Barack Hussein Obama parece ser un candidato marcado por un fuerte y hasta paradójico simbolismo. Su nombre no lo beneficia, a no ser por una radical interpretación psicoanalítica (que también se dio en la Reconquista ibérica): recuerda fonéticamente tres veces a personajes musulmanes, un presidente, un dictador y la obsesión número uno de este país. Por otro lado, si en los siglos anteriores era común que el patrón blanco embarazara a la sirvienta negra, Obama es producto de una simetría. No es descendiente de esclavos africanos, sino el hijo de un musulmán negro de Kenia y una laica blanca de Missouri. La pero combinación para los influyentes conservadores. Nació en Honolulu, cuando sus padres estudiaban en la universidad, y se crió en Indonesia, el país musulmán más poblado del mundo. No fue amamantado por nodrizas negras sino por una familia blanca, típica clase madia norteamericana, luego de la separación de sus padres. Obama es un universitario exitoso, según los cánones actuales, abogado y conferencista. Es, en el fondo, no sólo un ejemplo para la minoría negra norteamericana, sino para la blanca también: representa el paradigma del despojado, del Moisés nacido en desventaja que se encumbra en lo más alto de la pirámide política-económica de un pueblo.

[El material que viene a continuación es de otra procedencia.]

## config.mk

```make
export PLATFORM = sky130hd
export DESIGN_NAME = shift_add_multiplier
export DESIGN_NICKNAME = d
export VERILOG_FILES = /design/src/rtl/shift_add_multiplier.sv
export SDC_FILE = /design/constraint.sdc
export NUM_CORES = 1
export LEC_CHECK = 0
export CAP_MARGIN = 20
export CORE_MARGIN = 2
export CORE_UTILIZATION = 51
export CTS_CLUSTER_DIAMETER = 60
export CTS_CLUSTER_SIZE = 40
export DETAILED_ROUTE_END_ITERATION = 8
export PLACE_DENSITY = 0.77
export SYNTH_ARGS = -nofsm -noshare
export SYNTH_HDL_FRONTEND = slang
export SYNTH_SLANG_ARGS = --single-unit
export TNS_END_PERCENT = 20
```

## constraint.sdc

```tcl
create_clock -name CLK -period 2.1 [get_ports CLK]
set_clock_uncertainty 0.2 [all_clocks]
set_input_delay 0.315 -clock CLK [delete_from_list [all_inputs] [get_ports CLK]]
set_output_delay 0.315 -clock CLK [all_outputs]
set_load 0.005 [all_outputs]
```

## src/rtl/shift_add_multiplier.sv

```systemverilog
// rtl/shift_add_multiplier.sv - sequential unsigned shift-and-add multiplier around one Adder
// Produces a 2*width-bit product width cycles after an accepted START.

module Adder #(
   parameter int width = 4
) (
   input  logic [width-1:0] A,
   input  logic [width-1:0] B,
   output logic [width:0]   S
);

   assign S = {1'b0, A} + {1'b0, B};

endmodule

module shift_add_multiplier #(
   parameter int width = 4
) (
   input  logic               CLK,
   input  logic               RST_N,
   input  logic               START,
   input  logic [width-1:0]   A,
   input  logic [width-1:0]   B,
   output logic               BUSY,
   output logic               DONE,
   output logic [2*width-1:0] P
);

   localparam int CW = ($clog2(width) < 1) ? 1 : $clog2(width);
   localparam logic [CW-1:0] LAST_CNT = CW'(width - 1);

   typedef enum logic {
      IDLE = 1'b0,
      CALC = 1'b1
   } state_t;

   state_t               state_q, state_d;
   logic [width-1:0]     mcand_q, mcand_d;
   logic [2*width-1:0]   acc_q, acc_d;
   logic [CW-1:0]        cnt_q, cnt_d;
   logic [2*width-1:0]   p_q, p_d;
   logic                 busy_q, busy_d;
   logic                 done_q, done_d;

   logic [width-1:0]     add_a;
   logic [width-1:0]     add_b;
   logic [width:0]       add_s;

   // Upper half of ACC is the running partial sum; add MCAND when the current multiplier bit is set.
   assign add_a = acc_q[2*width-1:width];
   assign add_b = acc_q[0] ? mcand_q : '0;

   Adder #(
      .width (width)
   ) u_adder (
      .A (add_a),
      .B (add_b),
      .S (add_s)
   );

   always_comb begin
      state_d = state_q;
      mcand_d = mcand_q;
      acc_d   = acc_q;
      cnt_d   = cnt_q;
      p_d     = p_q;
      busy_d  = busy_q;
      done_d  = 1'b0;
      case (state_q)
         IDLE: begin
            if (START) begin
               mcand_d = A;
               acc_d   = {{width{1'b0}}, B};
               cnt_d   = '0;
               state_d = CALC;
               busy_d  = 1'b1;
            end
         end
         CALC: begin
            // The adder carry-out becomes the new MSB as the whole accumulator shifts right.
            acc_d = {add_s, acc_q[width-1:1]};
            cnt_d = cnt_q + CW'(1);
            if (cnt_q == LAST_CNT) begin
               p_d     = acc_d;
               done_d  = 1'b1;
               state_d = IDLE;
               busy_d  = 1'b0;
            end
         end
         default: begin
            state_d = IDLE;
            busy_d  = 1'b0;
         end
      endcase
   end

   always_ff @(posedge CLK or negedge RST_N) begin
      if (!RST_N) begin
         state_q <= IDLE;
         mcand_q <= '0;
         acc_q   <= '0;
         cnt_q   <= '0;
         p_q     <= '0;
         busy_q  <= 1'b0;
         done_q  <= 1'b0;
      end else begin
         state_q <= state_d;
         mcand_q <= mcand_d;
         acc_q   <= acc_d;
         cnt_q   <= cnt_d;
         p_q     <= p_d;
         busy_q  <= busy_d;
         done_q  <= done_d;
      end
   end

   assign BUSY = busy_q;
   assign DONE = done_q;
   assign P    = p_q;

endmodule
```

-- Yosys cells after proc, flatten, opt, wreduce, memory -nomap -nowiden
Cells that the tools add are included.
Widths: inputs -> output; s select.
- bits in registers: 25
- latch bits: 0
- bits in writable memories: 0
- ROM bits: 0
- input port bits: 11
- output and inout bits: 10
- word-level logic and storage cells: 29
- memories kept: 0
- $add $sub $neg: 2
- $mul: 0
- div/mod/pow operators: 0
- magnitude comparators: 0
- eq/ne operators: 3
- shifts and indexed selects: 0
- multiplexer cells: 13
- bitwise gates (word level): 1
- reduce and logical (&&, ||, !) cells: 3
- operators by type and width (cell ; count):
    $pmux 8 s2 ; 1
    $mux 8 ; 1
    $mux 1 ; 6
    $reduce_and 2->1 ; 3
    $add 4x4->5 ; 1
    $mux 4 ; 1
    $pmux 1 s2 ; 2
    $pmux 2 s2 ; 1
    $add 2x1->2 const B ; 1
    $eq 2x2->1 const B ; 1
    $mux 2 ; 1
    $ne 2x1->1 const B ; 1
    $ne 2x2->1 const B ; 1
    $not 1->1 ; 1

-- Logic depth before layout (Yosys ltp)
Gate-level depths: netlist (run 1).
- depth after elaboration: 3
- gate-level depth with buffers: 6
- mapped depth without buffers: 6

-- By module
From an unflattened synthesis (run 1), not the netlist that was laid out.
- cell total of the unflattened synthesis: 89
- area total of the unflattened synthesis: 1193.6 um^2
- modules (own cells, without submodules) (module ; times used ; cells each ; area each (um^2) ; seq. area each (um^2)):
    shift_add_multiplier ; 1 ; 73 ; 1057.3 ; 625.6
    Adder ; 1 ; 16 ; 136.4 ; 0.0

-- Worst setup path before layout (run 1)
OpenSTA, ideal clock, no wires.
- path kind: register -> register
- start: register acc_q[0]
- end: register p_q[7], in the netlist P[7]
- setup time: 0.129 ns
- data arrival time: 1.508 ns
- data required time: 1.771 ns
- setup slack: 0.262 ns
- cell stages (with the launch flop): 7
- buffers on the path: 0
- clock period less this slack: 1.838 ns
- cells stage by stage: dfrtp_1 > and2_1 > ha_1 > fa_1 > a21o_1 > a21oi_1 > o21ai_0
- cells in the longest elaborated chain, start to end: 2
- ends and longest elaborated chain (element ; RTL line ; text):
    from (decl) ; 39 ; logic [2*width-1:0] acc_q, acc_d;
    from (signal assigned) ; 101 ; acc_q <= '0;
    from (signal assigned) ; 109 ; acc_q <= acc_d;
    $mux 4 ; 51 ; assign add_b = acc_q[0] ? mcand_q : '0;
    $add 4x4->5 ; 12 ; assign S = {1'b0, A} + {1'b0, B};
    to (signal assigned) ; 111 ; p_q <= p_d;
    to (decl) ; 41 ; logic [2*width-1:0] p_q, p_d;
No other way between the ends.
A chain may end at the register's enable or synchronous reset.

-- Final worst setup path (run 1)
Ends and elaborated chain as after synthesis.

==> load_flow_metrics.sql, run 1 <==
INSERT INTO impl_metrics (metric_group, metric, value, unit) VALUES
('yosys', 'synth.net_count', '116', ''),
('global_route', 'grt_start_max_net_pins', '26', ''),
('yosys', 'synth_top_area_cell', 'dfrtp_1', ''),
('timing', 'setup-tns-final', '0', 'ns'),
('clock_network', 'tritoncts_clock_tree', 'yes', ''),
('timing', 'report.final.setup_viol', '0', ''),
('yosys', 'synth_xor_xnor_area_share', '0.748', '%'),
('outcome', 'status', 'finished clean', ''),
('yosys', 'synthesis.area_per_instance', '11.8', 'µm²'),
('clock_network', 'cts_post_setup_buffers_inserted', '0', ''),
('timing', 'setup_ws', '0.0903', 'ns'),
('global_route', 'grt_use_total', '18.2', '%'),
('yosys', 'mappedNetlistArea', '0.00117', 'mm²'),
('clock_network', 'cts_hold_buf', '0', ''),
('power_and_ir_drop', 'power.combinational.fraction', '44.1', '%'),
('yosys', 'synth_top_area_share', '53.4', '%'),
('clock_network', 'cts-htree-levels', '1', ''),
('yosys', 'predominant_post_synthesis_flop_cell', 'dfrtp_1', ''),
('yosys', 'largest_family_of_logic_cells_by_synthesized_area', 'simple AND/OR/NAND/NOR gates', ''),
('job', 'max-cap-violations', '0', ''),
('final_layout', 'post_route_cells_drive_above_1_share', '16.1', '%'),
('power_and_ir_drop', 'power.static_leakage', '0.683', 'nW'),
('final_layout', 'final_cell_area', '0.00145', 'mm²'),
('floorplan', 'row_count', '17', ''),
('power_and_ir_drop', 'pwr-share-seq', '44.8', '%'),
('global_route', 'grt_overflow', '0', ''),
('floorplan', 'die_area', '0.00270', 'mm²'),
('timing', 'slew_of_the_pin_with_the_lowest_slew_margin', '0.433', 'ns'),
('yosys', 'netlist_instances', '99', ''),
('timing', 'max-slew-margin-rel', '71.1', '%'),
('yosys', 'yosys-top-cells-area', 'dfrtp_1 (53%), mux2_2 (7.7%), ha_1 (5.3%)', ''),
('critical_path', 'timing.setup.critical_path_class', 'reg -> reg', ''),
('clock_network', 'ctsResizeCount', '0', ''),
('place', 'number_of_instances_in_the_placed_design', '148', ''),
('place', 'place.gp.congestion', '0.831', ''),
('drt', 'drt.antenna.violating_nets', '0', ''),
('power_and_ir_drop', 'power.net_switching', '0.000631', 'W'),
('clock_network', 'numCtsBuffers', '3', ''),
('place', 'dp_slack', '0.126', 'ns'),
('power_and_ir_drop', 'total_power', '0.00188', 'W'),
('timing', 'finalWorstPathRequiredPeriod', '2.01', 'ns'),
('yosys', 'post_synth_and_or_nand_nor_area_fraction', '14.4', '%'),
('hold_path', 'type_of_the_tightest_min_delay_check', 'in -> async', ''),
('drt', 'post_drt_via_cell_ratio', '5.42', ''),
('floorplan', 'die-width', '51.9', 'µm'),
('power_and_ir_drop', 'powerDensity', '1290', 'mW/mm²'),
('critical_path', 'crit-reg2reg-capture', 'P[7]$_DFFE_PN0P_', ''),
('clock_network', 'clkSinkCount', '25', ''),
('yosys', 'synth_compound_gate_area_share', '9.29', '%'),
('floorplan', 'floorplan.initialDensity', '53.5', '%'),
('yosys', 'share_of_synthesized_area_spent_on_multiplexers', '12.1', '%'),
('global_route', 'grt_first_pass_wirelength', '3600', 'µm'),
('place', 'placed_area', '0.00142', 'mm²'),
('global_route', 'initial_antenna_violation_count', '0', ''),
('yosys', 'sequential_to_total_area_share_from_yosys_stat', '53.4', '%'),
('drt', 'detailroute.via_count', '824', ''),
('yosys', 'synth_warnings', '0', ''),
('clock_network', 'clockRootBuffer', 'clkbuf_4', ''),
('critical_path', 'critical_path_arrival', '2.00', 'ns'),
('drt', 'route.detailed.wl_per_inst', '13.9', 'µm'),
('final_layout', 'fillers', '174', ''),
('yosys', 'adder_cell_fraction_of_synth_area', '7.05', '%'),
('critical_path', 'setup.worst_path.start', 'acc_q[0]$_DFFE_PN0P_', ''),
('timing', 'clock.fmax', '498', 'MHz'),
('drt', 'detail_route.drc_violations', '0', ''),
('critical_path', 'reg2reg_depth', '6', ''),
('timing', 'hold_violations', '0', ''),
('final_layout', 'diodes', '0', ''),
('power_and_ir_drop', 'intPower', '0.00124', 'W'),
('final_layout', 'area_delta_synth_final', '23.9', '%'),
('drt', 'dr.pass1.iters', '4', '');
==> cells in the final DEF (no fill, tap or decap), types with 2 or more instances in the layout <==
cell             netlist  final
o21ai_0                9      9
clkbuf_4               0      3
ha_1                   5      5
mux2i_1                4      4
mux2_2                 8      8
dfrtp_1               25     25
a22o_1                 2      2
buf_4                  0      5
and2_1                 4      4
nor2_1                 3      3
inv_1                  3      3
nor4bb_1               2      2
nand4b_1               2      2
clkdlybuf4s50_1        0     20
a21oi_1                2      2
nand3_1                4      4
nand2_1                9      9
==> state kept, by name, summed over array words and instances (netlist names) <==
register and count:
DONE 1, cnt_q 2, state_q 1, BUSY 1, acc_q 8, P 8
mcand_q 4
==> kinds of logic after synthesis <==
logic type      Yosys count
simple gates             29
flops                    25
compound gates           17
mux                      13
buf+inv                   8
fa+ha+maj                 6
xor+xnor                  1
==> per-stage QoR <==
step / hold WS [ns] / util (%)
after detailed placement: 0.270 / 65.0
after CTS: 0.151 / 66.2
after global routing: 0.163 / 66.2
after floorplan: -0.181 / -
final: 0.139 / 66.2
after global placement: 0.262 / 65.0
==> how the worst max path moves through the flow <==
| stage | depth (start not counted) | to |
|---|---|---|
| after detailed placement | 6 | P[7]$_DFFE_PN0P_ |
| final | 6 | P[7]$_DFFE_PN0P_ |
| after global placement | 6 | acc_q[7]$_DFFE_PN0P_ |
| after floorplan | 6 | P[7]$_DFFE_PN0P_ |
| after CTS | 6 | P[7]$_DFFE_PN0P_ |
| after global routing | 6 | P[7]$_DFFE_PN0P_ |
==> cells in the mapped netlist, drive strengths merged, types with 2 or more instances <==
master and count:
mux2 9, and2 4, nand3 4, dfrtp 25, nor2 4, o21ai 9, mux2i 4, inv 4
a21oi 2, nor4bb 2, ha 5, nand2 9, buf 4, a22o 2, nand4b 2
==> worst max-delay path: stages (launching register included) <==
cell and delay [ns]:
dfrtp_1 0.44, and2_1 0.15, ha_1 0.20, fa_1 0.43, a21o_1 0.17, a21oi_1 0.17
o21ai_0 0.12
==> cell type report <==
class	count	area share, %
clock buffers	3	1.55
clock inverters	1	0.345
inverters	4	1.03
multi-input cells	66	35.2
flip-flops and latches	25	43.1
well taps	28	2.41
repair buffers	25	16.4
==> power by group through the flow <==
| stage | Combinational, W | Clock (W) | Sequential (W) |
|---|---|---|---|
| after floorplan | 0.000537 | 0 | 0.000807 |
| after global placement | 0.000809 | 0 | 0.000845 |
| after detailed placement | 0.000834 | 0 | 0.000852 |
| after CTS | 0.000841 | 0.000220 | 0.000842 |
| after global routing | 0.000923 | 0.000233 | 0.000870 |
| final | 0.000826 | 0.000208 | 0.000841 |
==> per-layer routing <==
metal / GRT usage, % / wire length (µm) / up-vias
met2: 31.6 / 1040 / 14
met3: 2.87 / 76 / 2
li1: - / - / 402
met4: 6.58 / 16 / 0
met5: 0 / 0 / -
met1: 22.6 / 988 / 406
No activity file was read; power rests on OpenSTA's default activity.
==> run 2, diff against run 1 <==
- CORE_UTILIZATION: 51 -> 41
- PLACE_DENSITY: 0.77 -> 0.64
==> load_flow_metrics.sql, run 2 (synthesis results as in run 1) <==
INSERT INTO impl_metrics (metric_group, metric, value, unit) VALUES
('drt', 'routed_wirelength', '2290', 'µm'),
('global_route', 'grt_first_pass_wirelength', '4000', 'µm'),
('drt', 'route.detailed.wl_per_inst', '14.9', 'µm'),
('final_layout', 'area_delta_synth_final', '24.1', '%'),
('floorplan', 'die_area', '0.00330', 'mm²'),
('final_layout', 'layout.cells.most_common', 'dfrtp_1', ''),
('clock_network', 'tritoncts_clock_tree', 'yes', ''),
('global_route', 'grt_overflow', '0', ''),
('clock_network', 'clkSinkCount', '25', ''),
('critical_path', 'critical_path_arrival', '1.99', 'ns'),
('final_layout', 'diodes', '0', ''),
('timing', 'report.final.setup_viol', '0', ''),
('power_and_ir_drop', 'peakVddDrop', '686', 'µV'),
('place', 'place.gp.congestion', '0.709', ''),
('critical_path', 'crit_path_end_kind', 'flop', ''),
('floorplan', 'row_count', '19', ''),
('floorplan', 'top_level_ports', '21', ''),
('floorplan', 'core_region_area', '0.00273', 'mm²'),
('final_layout', 'final_cell_area', '0.00145', 'mm²'),
('power_and_ir_drop', 'power.static_leakage', '0.676', 'nW'),
('critical_path', 'largest_fanout_on_the_critical_path', '5', ''),
('global_route', 'initial_antenna_violation_count', '0', ''),
('outcome', 'status', 'finished clean', ''),
('hold_path', 'type_of_the_tightest_min_delay_check', 'in -> async', ''),
('clock_network', 'cts.clk_slew.worst_paths', '0.14', 'ns'),
('drt', 'dr.pass1.iters', '4', ''),
('final_layout', 'fillers', '247', ''),
('final_layout', 'post_route_cells_drive_above_1_share', '16.3', '%'),
('global_route', 'number_of_global_route_vias_before_repair', '883', ''),
('final_layout', 'most_frequent_cells_in_the_layout', 'dfrtp_1 (25), clkdlybuf4s50_1 (20), nand2_1 (9), o21ai_0 (9), mux2_2 (8)', ''),
('timing', 'rsz_0062_raised_after_global_routing', 'no', ''),
('drt', 'drt_iter0_markers', '13', ''),
('timing', 'slew_of_the_pin_with_the_lowest_slew_margin', '0.417', 'ns'),
('place', 'place.detailed.hpwl', '1680', 'µm'),
('critical_path', 'worstReg2RegStart', 'acc_q[0]$_DFFE_PN0P_', ''),
('critical_path', 'ff2ff_setup_slack', '0.14', 'ns'),
('drt', 'post_drt_via_cell_ratio', '5.36', ''),
('critical_path', 'reg2reg_depth', '6', ''),
('clock_network', 'clockRootBuffer', 'clkbuf_4', ''),
('critical_path', 'timing.setup.critical_path_class', 'reg -> reg', ''),
('global_route', 'grt_use_total', '15.9', '%'),
('clock_network', 'cts-htree-levels', '1', ''),
('clock_network', 'numCtsBuffers', '3', ''),
('place', 'buffer_ports.inserted', '20', ''),
('global_route', 'globalRouteMet3Util', '5.44', '%'),
('final_layout', 'fin_nets', '141', ''),
('critical_path', 'critPathLaunchType', 'flop', ''),
('floorplan', 'floorplan.initialDensity', '42.8', '%'),
('global_route', 'grt_start_max_net_pins', '26', ''),
('floorplan', 'die-width', '57.4', 'µm'),
('clock_network', 'clk-insertion-delay-late', '0.33', 'ns'),
('timing', 'setup-tns-final', '0', 'ns'),
('critical_path', 'crit-reg2reg-capture', 'acc_q[7]$_DFFE_PN0P_', ''),
('global_route', 'fraction_of_met1_tracks_used_by_global_routing', '20.4', '%'),
('clock_network', 'cts_buffer_depth', '2', ''),
('clock_network', 'cts_post_setup_buffers_inserted', '0', ''),
('critical_path', 'worst_ep_required_time', '2.13', 'ns'),
('timing', 'clock.fmax', '509', 'MHz'),
('drt', 'detailroute.via_count', '825', ''),
('global_route', 'grt.busiest_layer', 'met2', ''),
('drt', 'detail_route.drc_violations', '0', ''),
('job', 'max-cap-violations', '0', ''),
('clock_network', 'ctsResizeCount', '0', ''),
('drt', 'drt.antenna.violating_nets', '0', ''),
('clock_network', 'cts_hold_buf', '0', ''),
('timing', 'final_max_slew_viol_count', '0', ''),
('global_route', 'gr-usage-met2', '25.8', '%'),
('timing', 'timing.final.crit_share', '93.6', '%'),
('floorplan', 'die_height', '57.4', 'µm'),
('power_and_ir_drop', 'powerDensity', '1310', 'mW/mm²'),
('timing', 'finalWorstPathRequiredPeriod', '1.96', 'ns'),
('timing', 'max-slew-margin-rel', '72.1', '%'),
('timing', 'hold_violations', '0', ''),
('place', 'placed_area', '0.00142', 'mm²');
[run 2: changes by cell type in the layout (fill, tap and decap cells not counted)]
| cell | before | now |
|---|---|---|
| buf_4 | 5 | 4 |
| a21oi_1 | 2 | 1 |
| clkinvlp_4 | 0 | 1 |
| clkinv_2 | 1 | 0 |
| a21oi_2 | 0 | 1 |
[run 2: routing by layer]
layer  part of all wire (%)  wire, µm
met2                     46      1060
met1                     47      1070
met4                    1.0        24
met5                      0         0
met3                    6.0       137
[run 2: how the worst max path moves through the flow]
stage / startpoint / endpoint / slack, ns / cells past startpoint
after floorplan: acc_q[0]$_DFFE_PN0P_ / P[7]$_DFFE_PN0P_ / 0.26 / 6
after global placement: acc_q[0]$_DFFE_PN0P_ / P[7]$_DFFE_PN0P_ / 0.21 / 6
after detailed placement: acc_q[0]$_DFFE_PN0P_ / acc_q[7]$_DFFE_PN0P_ / 0.13 / 6
after CTS: acc_q[0]$_DFFE_PN0P_ / P[7]$_DFFE_PN0P_ / 0.10 / 6
after global routing: acc_q[0]$_DFFE_PN0P_ / acc_q[7]$_DFFE_PN0P_ / 0.02 / 6
final: acc_q[0]$_DFFE_PN0P_ / acc_q[7]$_DFFE_PN0P_ / 0.14 / 6
[run 2: layout make-up]
type	instances	area [µm²]	share of cell area (%)
repair buffers	24	230	15.8
multi-input cells	66	514	35.4
clock buffers	3	22.5	1.55
flip-flops and latches	25	626	43.0
clock inverters	1	7.51	0.516
well taps	31	38.8	2.67
inverters	4	15.0	1.03
[run 2: where the power goes]
part	total, W	switching, W	internal (W)
combinational	0.000856	0.000381	0.000475
clock	0.000224	0.000151	0.0000730
sequential	0.000822	0.000130	0.000693
[run 2: through the flow]
step | hold slack (ns) | util [%] | total power, W | setup WS [ns] | std cells
after detailed placement | 0.276 | 51.9 | 0.00169 | 0.132 | 150
after floorplan | -0.181 | - | 0.00134 | 0.262 | 99
after CTS | 0.137 | 53.0 | 0.00192 | 0.104 | 154
final | 0.132 | 53.2 | 0.00190 | 0.135 | 154
after global routing | 0.133 | 53.2 | 0.00206 | 0.0184 | 154
after global placement | 0.262 | 51.9 | 0.00166 | 0.210 | 150
[run 2: worst max-delay path: stages, from the launching register on]
cell     delay, ns
dfrtp_1       0.44
and2_1        0.15
ha_1          0.21
fa_1          0.44
a21o_1        0.18
a21oi_2       0.15
o21ai_0       0.09
==> patch 1: new RTL, flow settings as in run 2 <==
The output `DONE` loses its register stage (`done_q` becomes a continuous assignment).
--- a/src/rtl/shift_add_multiplier.sv
+++ b/src/rtl/shift_add_multiplier.sv
@@ -102,7 +102,6 @@
          cnt_q   <= '0;
          p_q     <= '0;
          busy_q  <= 1'b0;
-         done_q  <= 1'b0;
       end else begin
          state_q <= state_d;
          mcand_q <= mcand_d;
@@ -110,9 +109,10 @@
          cnt_q   <= cnt_d;
          p_q     <= p_d;
          busy_q  <= busy_d;
-         done_q  <= done_d;
       end
    end
+
+   assign done_q = done_d;
 
    assign BUSY = busy_q;
    assign DONE = done_q;
Check against the original RTL: not equivalent (Yosys sat finds a counterexample within 10 cycles, from zero or initial values and one cycle with RST_N low).
==> patch 1 against run 2 <==
Sequential share of layout area shrank 1.9 points; cell area grew 0.34%; sequential cell count shrank 1; via count shrank 0.12%; area after synthesis shrank 2.1%; count of clock-buffer cells in the layout grew 1; clock power grew 8%; final cell count grew 1.3%; total power grew 1.3%; routed wire length shrank 4.9%; largest power group unchanged; setup slack lost 76 ps; synthesized cell count shrank 1.0%.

Pero por esto mismo también representa la mayor amenaza para el ala conservadora de esta sociedad, que es la que retiene el mayor poder económico y sectario, aquel que nunca saldrá a la luz sino como meras especulaciones o bajo etiquetas como «teorías de la conspiración».

Obama se ha opuesto desde el principio a la guerra de Irak, ha dicho que se entrevistaría con Fidel Castro, que socializaría la salud y otros servicios, además de una larga lista de manifestaciones de voluntad políticamente incorrectas que poco a poco comienzan a ser premiadas ante la mirada atónita de los radicales y hasta de los más moderados «neocons», acostumbrados al poder. La acusación de vivir en Neverland puede terminar emocionalmente asociándolo al consolidado precepto de «I have a dream» de Martin Luther King.

Tal vez Obama triunfe en las internas demócratas. Si lo hace, más fácil le resultará vencer a los republicanos y llegar a la presidencia. Tal vez impulse esos cambios que, tarde o temprano llagarán a este país. Ojalá no alcance el mismo destino trágico de John F. Kennedy o del otro soñador negro.